* **WORK REQUIRED**
In this material, which lines include the string "Operators"? Show them.
***
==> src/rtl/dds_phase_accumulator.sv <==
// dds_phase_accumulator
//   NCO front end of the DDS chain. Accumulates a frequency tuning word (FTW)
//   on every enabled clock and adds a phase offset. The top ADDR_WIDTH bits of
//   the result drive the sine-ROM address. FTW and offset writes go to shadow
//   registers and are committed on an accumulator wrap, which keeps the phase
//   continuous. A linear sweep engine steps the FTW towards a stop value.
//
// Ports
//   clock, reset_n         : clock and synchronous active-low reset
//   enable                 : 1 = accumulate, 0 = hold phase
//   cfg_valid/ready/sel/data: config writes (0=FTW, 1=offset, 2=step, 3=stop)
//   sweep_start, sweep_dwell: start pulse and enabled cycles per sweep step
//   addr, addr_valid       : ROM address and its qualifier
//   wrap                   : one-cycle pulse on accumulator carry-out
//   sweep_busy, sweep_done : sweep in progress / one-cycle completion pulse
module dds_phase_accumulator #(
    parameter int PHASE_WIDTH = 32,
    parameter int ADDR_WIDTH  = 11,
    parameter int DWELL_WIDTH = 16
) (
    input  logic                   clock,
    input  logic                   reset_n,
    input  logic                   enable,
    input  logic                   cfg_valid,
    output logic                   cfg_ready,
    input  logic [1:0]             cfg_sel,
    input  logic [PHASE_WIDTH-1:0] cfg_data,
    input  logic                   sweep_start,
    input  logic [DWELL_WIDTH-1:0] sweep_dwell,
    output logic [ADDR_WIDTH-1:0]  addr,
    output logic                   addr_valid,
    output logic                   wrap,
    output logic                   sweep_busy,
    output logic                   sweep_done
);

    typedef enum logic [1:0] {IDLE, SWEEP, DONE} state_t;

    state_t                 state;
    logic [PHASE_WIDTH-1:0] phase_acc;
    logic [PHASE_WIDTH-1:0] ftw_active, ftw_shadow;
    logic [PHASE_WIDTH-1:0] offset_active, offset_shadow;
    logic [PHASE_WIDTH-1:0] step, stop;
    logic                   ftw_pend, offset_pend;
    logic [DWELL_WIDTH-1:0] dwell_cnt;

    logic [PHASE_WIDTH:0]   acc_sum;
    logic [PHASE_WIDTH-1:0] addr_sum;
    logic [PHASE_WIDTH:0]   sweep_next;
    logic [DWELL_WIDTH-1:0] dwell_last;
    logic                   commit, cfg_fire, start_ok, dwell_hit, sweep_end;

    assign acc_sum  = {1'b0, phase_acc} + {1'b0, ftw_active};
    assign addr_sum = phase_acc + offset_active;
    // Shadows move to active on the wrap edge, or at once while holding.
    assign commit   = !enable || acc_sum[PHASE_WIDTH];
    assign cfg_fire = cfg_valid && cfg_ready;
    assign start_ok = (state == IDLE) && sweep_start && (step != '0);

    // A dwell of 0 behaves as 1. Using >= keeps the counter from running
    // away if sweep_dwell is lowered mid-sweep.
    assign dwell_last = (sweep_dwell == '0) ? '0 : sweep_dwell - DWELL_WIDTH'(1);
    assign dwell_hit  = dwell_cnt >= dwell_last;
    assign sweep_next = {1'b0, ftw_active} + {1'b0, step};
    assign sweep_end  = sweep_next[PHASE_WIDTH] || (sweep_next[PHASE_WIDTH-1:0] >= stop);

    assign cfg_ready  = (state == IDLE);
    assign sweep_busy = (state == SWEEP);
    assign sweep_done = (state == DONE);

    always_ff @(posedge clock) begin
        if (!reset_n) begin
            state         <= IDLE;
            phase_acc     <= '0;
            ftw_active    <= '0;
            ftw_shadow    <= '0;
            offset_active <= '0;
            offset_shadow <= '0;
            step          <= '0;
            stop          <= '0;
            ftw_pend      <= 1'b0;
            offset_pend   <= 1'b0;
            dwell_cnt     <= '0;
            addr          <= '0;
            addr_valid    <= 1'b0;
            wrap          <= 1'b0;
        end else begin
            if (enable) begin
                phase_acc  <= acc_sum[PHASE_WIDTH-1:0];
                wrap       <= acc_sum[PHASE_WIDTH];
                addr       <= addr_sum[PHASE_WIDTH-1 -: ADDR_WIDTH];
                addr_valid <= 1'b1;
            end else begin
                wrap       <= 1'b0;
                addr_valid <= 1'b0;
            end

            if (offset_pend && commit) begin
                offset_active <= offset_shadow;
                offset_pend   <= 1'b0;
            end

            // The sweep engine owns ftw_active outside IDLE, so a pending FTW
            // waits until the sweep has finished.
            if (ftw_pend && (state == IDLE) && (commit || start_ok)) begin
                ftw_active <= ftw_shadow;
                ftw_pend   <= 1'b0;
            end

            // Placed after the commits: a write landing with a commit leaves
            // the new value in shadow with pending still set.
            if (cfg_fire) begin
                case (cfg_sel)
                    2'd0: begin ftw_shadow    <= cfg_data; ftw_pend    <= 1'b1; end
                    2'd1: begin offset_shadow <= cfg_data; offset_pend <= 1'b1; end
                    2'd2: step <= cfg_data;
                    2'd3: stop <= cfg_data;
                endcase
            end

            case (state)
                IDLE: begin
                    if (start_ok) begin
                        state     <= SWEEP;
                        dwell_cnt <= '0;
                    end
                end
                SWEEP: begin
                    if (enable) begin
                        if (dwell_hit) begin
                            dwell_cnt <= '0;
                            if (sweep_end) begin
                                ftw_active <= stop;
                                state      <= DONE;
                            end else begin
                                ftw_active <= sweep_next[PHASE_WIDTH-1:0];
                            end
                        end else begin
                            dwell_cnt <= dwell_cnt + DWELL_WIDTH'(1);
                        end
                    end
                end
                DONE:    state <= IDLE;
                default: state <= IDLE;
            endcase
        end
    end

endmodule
***
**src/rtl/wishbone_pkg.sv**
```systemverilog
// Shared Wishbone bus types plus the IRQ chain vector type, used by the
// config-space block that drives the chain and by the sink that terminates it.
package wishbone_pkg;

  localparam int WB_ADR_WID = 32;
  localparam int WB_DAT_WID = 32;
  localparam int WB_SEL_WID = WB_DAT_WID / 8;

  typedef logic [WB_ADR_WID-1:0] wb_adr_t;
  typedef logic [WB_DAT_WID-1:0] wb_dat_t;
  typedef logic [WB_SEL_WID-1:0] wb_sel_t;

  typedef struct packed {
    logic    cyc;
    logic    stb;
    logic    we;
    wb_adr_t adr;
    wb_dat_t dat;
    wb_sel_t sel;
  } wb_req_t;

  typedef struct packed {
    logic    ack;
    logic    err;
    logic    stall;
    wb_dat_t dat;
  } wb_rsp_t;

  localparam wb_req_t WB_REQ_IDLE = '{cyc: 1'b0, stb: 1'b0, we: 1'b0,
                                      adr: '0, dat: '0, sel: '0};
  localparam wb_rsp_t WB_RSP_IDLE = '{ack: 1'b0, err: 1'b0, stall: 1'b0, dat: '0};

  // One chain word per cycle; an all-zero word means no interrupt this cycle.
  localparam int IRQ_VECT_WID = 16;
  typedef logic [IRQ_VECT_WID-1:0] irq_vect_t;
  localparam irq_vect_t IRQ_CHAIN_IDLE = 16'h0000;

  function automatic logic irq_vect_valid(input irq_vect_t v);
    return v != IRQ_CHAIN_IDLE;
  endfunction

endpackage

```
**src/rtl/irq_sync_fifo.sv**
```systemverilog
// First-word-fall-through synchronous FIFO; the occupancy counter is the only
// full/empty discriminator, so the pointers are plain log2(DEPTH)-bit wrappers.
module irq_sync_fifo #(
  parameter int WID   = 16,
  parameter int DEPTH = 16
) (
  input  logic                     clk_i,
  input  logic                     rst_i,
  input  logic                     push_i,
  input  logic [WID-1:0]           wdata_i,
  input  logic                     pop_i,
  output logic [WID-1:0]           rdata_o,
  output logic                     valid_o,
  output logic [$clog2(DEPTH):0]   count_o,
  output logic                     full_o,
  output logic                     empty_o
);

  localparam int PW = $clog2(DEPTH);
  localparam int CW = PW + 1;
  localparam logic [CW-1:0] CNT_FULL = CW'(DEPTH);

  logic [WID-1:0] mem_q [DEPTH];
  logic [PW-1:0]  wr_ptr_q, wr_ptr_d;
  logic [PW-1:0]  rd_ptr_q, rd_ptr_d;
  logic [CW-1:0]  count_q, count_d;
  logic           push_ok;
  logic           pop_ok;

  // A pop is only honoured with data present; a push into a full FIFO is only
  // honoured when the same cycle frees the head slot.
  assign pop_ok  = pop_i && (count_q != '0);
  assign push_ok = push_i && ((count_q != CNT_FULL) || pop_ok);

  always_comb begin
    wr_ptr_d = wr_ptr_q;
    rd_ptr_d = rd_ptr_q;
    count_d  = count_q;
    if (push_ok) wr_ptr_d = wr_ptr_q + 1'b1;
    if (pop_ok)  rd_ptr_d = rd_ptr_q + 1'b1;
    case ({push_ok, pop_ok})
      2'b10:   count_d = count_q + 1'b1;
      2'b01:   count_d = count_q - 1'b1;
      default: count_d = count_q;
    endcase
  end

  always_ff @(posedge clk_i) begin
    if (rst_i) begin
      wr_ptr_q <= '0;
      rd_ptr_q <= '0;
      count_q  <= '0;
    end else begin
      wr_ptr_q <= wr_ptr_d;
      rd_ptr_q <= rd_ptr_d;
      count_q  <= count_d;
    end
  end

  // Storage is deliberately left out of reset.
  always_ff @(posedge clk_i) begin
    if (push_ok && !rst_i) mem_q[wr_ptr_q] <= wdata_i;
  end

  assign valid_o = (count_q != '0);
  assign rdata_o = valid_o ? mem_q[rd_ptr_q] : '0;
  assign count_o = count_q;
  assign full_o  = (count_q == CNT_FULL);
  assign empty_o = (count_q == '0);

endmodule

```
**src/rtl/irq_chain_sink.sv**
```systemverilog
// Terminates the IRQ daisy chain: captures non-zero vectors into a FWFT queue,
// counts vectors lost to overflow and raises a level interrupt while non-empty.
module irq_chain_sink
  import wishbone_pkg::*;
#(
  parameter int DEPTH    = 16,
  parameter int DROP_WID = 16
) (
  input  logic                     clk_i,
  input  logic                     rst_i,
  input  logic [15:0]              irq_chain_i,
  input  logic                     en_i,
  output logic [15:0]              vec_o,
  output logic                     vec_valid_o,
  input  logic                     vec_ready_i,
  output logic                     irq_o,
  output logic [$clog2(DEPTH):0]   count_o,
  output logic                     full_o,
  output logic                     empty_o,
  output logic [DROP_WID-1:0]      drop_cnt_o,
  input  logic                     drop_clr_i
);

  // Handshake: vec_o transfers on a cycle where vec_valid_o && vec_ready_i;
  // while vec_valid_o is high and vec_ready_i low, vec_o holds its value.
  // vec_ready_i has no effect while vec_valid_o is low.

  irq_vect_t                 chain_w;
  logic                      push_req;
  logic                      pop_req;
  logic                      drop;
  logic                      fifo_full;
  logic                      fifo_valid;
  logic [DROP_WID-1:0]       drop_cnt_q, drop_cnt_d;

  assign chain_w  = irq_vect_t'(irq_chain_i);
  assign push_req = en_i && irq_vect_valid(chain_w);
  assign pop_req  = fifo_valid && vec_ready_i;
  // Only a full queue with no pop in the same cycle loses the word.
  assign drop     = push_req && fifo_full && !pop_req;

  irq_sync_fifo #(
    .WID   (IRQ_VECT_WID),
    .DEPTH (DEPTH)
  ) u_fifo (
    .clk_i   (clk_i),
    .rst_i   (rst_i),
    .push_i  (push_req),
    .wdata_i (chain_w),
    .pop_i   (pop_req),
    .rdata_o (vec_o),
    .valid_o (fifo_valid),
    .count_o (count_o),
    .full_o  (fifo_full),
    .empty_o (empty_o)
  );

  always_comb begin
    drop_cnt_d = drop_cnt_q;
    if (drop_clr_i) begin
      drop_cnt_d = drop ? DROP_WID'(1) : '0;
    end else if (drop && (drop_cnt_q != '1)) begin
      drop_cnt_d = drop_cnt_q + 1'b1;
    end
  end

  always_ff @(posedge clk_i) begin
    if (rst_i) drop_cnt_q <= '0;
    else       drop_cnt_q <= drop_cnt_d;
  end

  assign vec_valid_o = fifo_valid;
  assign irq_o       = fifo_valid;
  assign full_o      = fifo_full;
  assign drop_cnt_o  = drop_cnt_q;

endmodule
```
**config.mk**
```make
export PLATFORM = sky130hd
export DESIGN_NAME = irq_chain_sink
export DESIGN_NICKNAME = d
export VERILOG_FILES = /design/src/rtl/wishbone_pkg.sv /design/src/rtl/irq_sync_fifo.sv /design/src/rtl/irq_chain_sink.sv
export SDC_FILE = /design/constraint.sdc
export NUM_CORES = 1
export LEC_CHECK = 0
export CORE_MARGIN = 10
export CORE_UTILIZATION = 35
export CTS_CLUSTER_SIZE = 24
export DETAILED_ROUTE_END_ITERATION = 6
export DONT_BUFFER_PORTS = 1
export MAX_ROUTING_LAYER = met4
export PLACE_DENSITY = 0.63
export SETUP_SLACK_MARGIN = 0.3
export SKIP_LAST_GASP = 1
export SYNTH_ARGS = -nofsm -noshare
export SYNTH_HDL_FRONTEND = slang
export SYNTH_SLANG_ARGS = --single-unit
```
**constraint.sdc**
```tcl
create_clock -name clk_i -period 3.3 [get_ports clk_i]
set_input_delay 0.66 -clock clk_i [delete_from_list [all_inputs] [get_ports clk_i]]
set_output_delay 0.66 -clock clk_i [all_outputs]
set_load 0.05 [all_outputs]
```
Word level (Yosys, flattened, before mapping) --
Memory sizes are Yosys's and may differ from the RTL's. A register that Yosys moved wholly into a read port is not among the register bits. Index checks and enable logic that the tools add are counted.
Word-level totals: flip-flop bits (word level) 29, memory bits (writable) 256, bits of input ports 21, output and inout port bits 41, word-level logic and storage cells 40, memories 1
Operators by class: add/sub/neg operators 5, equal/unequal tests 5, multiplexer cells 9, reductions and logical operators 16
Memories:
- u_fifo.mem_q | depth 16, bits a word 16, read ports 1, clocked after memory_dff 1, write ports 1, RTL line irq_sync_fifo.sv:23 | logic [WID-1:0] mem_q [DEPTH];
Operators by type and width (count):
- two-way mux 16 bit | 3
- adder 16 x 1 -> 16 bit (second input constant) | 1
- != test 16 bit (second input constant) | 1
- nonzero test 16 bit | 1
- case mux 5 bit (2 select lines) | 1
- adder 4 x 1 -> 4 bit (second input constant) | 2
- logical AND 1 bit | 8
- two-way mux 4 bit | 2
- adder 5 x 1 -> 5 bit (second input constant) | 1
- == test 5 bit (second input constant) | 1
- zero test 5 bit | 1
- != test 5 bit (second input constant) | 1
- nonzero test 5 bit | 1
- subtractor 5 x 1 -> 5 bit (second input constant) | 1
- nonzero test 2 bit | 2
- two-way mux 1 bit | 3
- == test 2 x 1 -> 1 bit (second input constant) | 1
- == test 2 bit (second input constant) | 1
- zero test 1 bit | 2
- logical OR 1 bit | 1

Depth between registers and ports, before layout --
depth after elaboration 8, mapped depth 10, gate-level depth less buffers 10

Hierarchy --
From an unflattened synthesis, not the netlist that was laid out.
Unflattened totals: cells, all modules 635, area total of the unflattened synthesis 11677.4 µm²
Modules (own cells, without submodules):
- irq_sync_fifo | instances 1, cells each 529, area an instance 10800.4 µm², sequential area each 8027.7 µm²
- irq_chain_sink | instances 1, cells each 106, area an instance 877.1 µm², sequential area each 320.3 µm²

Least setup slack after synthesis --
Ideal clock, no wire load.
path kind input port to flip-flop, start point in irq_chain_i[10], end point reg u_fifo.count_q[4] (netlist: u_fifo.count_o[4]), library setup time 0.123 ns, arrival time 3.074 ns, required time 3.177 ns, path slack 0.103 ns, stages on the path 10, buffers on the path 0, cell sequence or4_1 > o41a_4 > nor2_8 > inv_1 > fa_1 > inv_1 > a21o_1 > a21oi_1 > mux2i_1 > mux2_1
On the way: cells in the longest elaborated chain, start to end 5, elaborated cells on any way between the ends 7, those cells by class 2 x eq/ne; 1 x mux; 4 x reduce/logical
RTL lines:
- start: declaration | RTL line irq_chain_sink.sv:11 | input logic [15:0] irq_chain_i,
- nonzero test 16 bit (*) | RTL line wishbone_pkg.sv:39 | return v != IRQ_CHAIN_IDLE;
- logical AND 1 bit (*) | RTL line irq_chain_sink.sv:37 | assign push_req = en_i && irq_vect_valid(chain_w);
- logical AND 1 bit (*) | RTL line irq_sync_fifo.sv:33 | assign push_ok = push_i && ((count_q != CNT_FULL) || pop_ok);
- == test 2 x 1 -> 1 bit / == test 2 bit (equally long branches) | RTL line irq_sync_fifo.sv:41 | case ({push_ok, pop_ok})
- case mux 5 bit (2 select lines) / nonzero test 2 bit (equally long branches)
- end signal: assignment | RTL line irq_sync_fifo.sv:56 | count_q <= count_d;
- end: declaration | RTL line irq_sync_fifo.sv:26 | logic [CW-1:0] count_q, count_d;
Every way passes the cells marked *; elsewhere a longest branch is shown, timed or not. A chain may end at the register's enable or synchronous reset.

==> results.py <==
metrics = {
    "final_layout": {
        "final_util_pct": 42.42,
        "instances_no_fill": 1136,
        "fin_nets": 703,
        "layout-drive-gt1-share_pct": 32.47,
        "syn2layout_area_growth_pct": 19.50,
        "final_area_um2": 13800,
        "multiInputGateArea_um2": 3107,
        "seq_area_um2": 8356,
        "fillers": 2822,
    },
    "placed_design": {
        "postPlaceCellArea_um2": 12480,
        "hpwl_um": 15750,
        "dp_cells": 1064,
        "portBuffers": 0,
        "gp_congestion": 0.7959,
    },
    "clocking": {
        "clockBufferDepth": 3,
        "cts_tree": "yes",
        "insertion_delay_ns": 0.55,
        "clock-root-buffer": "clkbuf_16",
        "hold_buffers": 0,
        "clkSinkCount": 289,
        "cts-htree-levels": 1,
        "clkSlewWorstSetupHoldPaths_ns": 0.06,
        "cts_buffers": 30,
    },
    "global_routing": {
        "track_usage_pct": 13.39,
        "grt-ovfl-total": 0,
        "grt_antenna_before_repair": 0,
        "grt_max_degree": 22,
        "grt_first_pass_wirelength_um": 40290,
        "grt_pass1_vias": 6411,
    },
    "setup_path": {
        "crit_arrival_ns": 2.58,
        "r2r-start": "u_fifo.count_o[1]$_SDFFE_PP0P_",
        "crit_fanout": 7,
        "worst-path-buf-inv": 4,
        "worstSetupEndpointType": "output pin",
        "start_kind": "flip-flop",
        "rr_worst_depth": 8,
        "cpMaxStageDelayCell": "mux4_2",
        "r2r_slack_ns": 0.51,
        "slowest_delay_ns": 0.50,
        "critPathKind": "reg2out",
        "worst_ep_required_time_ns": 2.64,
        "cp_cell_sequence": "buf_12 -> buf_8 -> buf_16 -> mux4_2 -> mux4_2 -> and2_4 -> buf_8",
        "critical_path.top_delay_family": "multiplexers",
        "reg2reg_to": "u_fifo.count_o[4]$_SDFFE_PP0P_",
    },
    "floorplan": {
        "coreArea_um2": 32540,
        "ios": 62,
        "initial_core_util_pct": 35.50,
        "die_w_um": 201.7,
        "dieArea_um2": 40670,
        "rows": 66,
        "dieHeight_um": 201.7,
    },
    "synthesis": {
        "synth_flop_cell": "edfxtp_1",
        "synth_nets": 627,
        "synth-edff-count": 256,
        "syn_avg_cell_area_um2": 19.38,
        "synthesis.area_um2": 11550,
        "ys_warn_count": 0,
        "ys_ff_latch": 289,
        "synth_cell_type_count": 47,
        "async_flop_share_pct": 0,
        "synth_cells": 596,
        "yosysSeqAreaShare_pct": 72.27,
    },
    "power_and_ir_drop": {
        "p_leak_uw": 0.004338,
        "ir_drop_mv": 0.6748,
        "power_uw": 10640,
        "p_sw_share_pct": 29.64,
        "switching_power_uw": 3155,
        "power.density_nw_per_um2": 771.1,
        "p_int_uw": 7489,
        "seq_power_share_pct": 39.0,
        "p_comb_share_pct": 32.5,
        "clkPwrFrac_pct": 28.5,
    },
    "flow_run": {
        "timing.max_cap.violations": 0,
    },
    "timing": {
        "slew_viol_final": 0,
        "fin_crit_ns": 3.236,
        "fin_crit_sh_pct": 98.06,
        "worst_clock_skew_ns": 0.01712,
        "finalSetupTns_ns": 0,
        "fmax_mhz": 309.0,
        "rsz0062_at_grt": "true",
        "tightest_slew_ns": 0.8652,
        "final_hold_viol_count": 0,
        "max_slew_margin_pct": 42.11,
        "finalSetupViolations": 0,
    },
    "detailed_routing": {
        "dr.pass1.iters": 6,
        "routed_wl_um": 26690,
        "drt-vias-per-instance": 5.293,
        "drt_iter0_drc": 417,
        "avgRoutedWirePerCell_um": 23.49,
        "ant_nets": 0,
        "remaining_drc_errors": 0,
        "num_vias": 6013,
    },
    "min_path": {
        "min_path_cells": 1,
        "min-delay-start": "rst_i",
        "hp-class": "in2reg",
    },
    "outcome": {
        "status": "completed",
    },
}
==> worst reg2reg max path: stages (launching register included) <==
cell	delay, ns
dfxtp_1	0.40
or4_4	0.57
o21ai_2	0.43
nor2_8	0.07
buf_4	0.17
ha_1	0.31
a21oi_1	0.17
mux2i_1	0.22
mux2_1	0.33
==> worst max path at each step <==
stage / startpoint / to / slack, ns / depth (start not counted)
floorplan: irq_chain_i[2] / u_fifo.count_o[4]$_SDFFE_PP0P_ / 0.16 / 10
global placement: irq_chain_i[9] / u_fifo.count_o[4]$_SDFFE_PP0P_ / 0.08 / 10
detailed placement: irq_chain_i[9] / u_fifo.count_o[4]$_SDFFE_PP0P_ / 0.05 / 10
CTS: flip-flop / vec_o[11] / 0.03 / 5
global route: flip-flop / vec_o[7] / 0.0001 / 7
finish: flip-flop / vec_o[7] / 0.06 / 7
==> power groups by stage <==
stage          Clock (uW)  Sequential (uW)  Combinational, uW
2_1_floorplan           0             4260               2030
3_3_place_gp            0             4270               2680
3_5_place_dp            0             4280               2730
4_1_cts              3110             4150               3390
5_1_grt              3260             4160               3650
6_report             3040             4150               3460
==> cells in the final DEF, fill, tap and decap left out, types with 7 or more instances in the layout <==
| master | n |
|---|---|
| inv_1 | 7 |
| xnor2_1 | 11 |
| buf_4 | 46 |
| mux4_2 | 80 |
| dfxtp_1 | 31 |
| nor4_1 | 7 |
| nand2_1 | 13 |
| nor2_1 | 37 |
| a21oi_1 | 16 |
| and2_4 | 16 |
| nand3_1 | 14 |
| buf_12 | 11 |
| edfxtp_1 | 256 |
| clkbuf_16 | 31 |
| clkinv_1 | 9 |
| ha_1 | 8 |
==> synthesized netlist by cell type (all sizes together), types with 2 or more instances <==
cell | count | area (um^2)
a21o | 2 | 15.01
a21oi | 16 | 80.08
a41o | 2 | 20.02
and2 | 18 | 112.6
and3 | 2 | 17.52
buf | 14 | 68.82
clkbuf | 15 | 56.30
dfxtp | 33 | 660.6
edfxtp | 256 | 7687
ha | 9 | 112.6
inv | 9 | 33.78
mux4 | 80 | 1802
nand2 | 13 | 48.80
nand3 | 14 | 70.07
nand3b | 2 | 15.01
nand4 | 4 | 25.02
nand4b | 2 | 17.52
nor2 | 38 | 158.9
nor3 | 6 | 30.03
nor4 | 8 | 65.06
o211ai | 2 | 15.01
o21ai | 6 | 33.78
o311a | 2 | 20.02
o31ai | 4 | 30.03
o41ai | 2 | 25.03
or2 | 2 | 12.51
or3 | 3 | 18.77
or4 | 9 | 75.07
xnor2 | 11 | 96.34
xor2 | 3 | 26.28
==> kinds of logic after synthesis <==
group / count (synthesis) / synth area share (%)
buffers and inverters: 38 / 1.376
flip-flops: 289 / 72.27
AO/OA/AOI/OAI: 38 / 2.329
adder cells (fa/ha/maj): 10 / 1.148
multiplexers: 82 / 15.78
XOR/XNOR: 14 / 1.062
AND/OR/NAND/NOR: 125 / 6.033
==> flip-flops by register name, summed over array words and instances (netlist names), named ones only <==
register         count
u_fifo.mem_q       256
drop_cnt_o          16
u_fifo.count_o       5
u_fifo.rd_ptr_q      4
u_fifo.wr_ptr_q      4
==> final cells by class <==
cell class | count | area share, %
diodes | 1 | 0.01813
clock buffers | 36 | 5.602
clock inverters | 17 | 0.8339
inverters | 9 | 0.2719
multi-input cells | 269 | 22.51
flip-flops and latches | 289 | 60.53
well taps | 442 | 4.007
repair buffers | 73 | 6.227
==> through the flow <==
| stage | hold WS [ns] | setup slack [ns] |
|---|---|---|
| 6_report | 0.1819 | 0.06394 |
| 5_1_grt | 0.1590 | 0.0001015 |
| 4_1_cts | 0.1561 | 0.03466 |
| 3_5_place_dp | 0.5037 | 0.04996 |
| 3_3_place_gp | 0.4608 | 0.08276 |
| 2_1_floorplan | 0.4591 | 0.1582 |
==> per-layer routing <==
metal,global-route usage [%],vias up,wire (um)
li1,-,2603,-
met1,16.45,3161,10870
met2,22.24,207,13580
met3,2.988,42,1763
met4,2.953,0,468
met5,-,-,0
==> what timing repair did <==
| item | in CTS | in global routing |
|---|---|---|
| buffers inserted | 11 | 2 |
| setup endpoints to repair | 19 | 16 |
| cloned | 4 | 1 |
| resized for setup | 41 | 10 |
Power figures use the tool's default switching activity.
***
* **OUTPUT**
Operators by class: add/sub/neg operators 5, equal/unequal tests 5, multiplexer cells 9, reductions and logical operators 16
Operators by type and width (count):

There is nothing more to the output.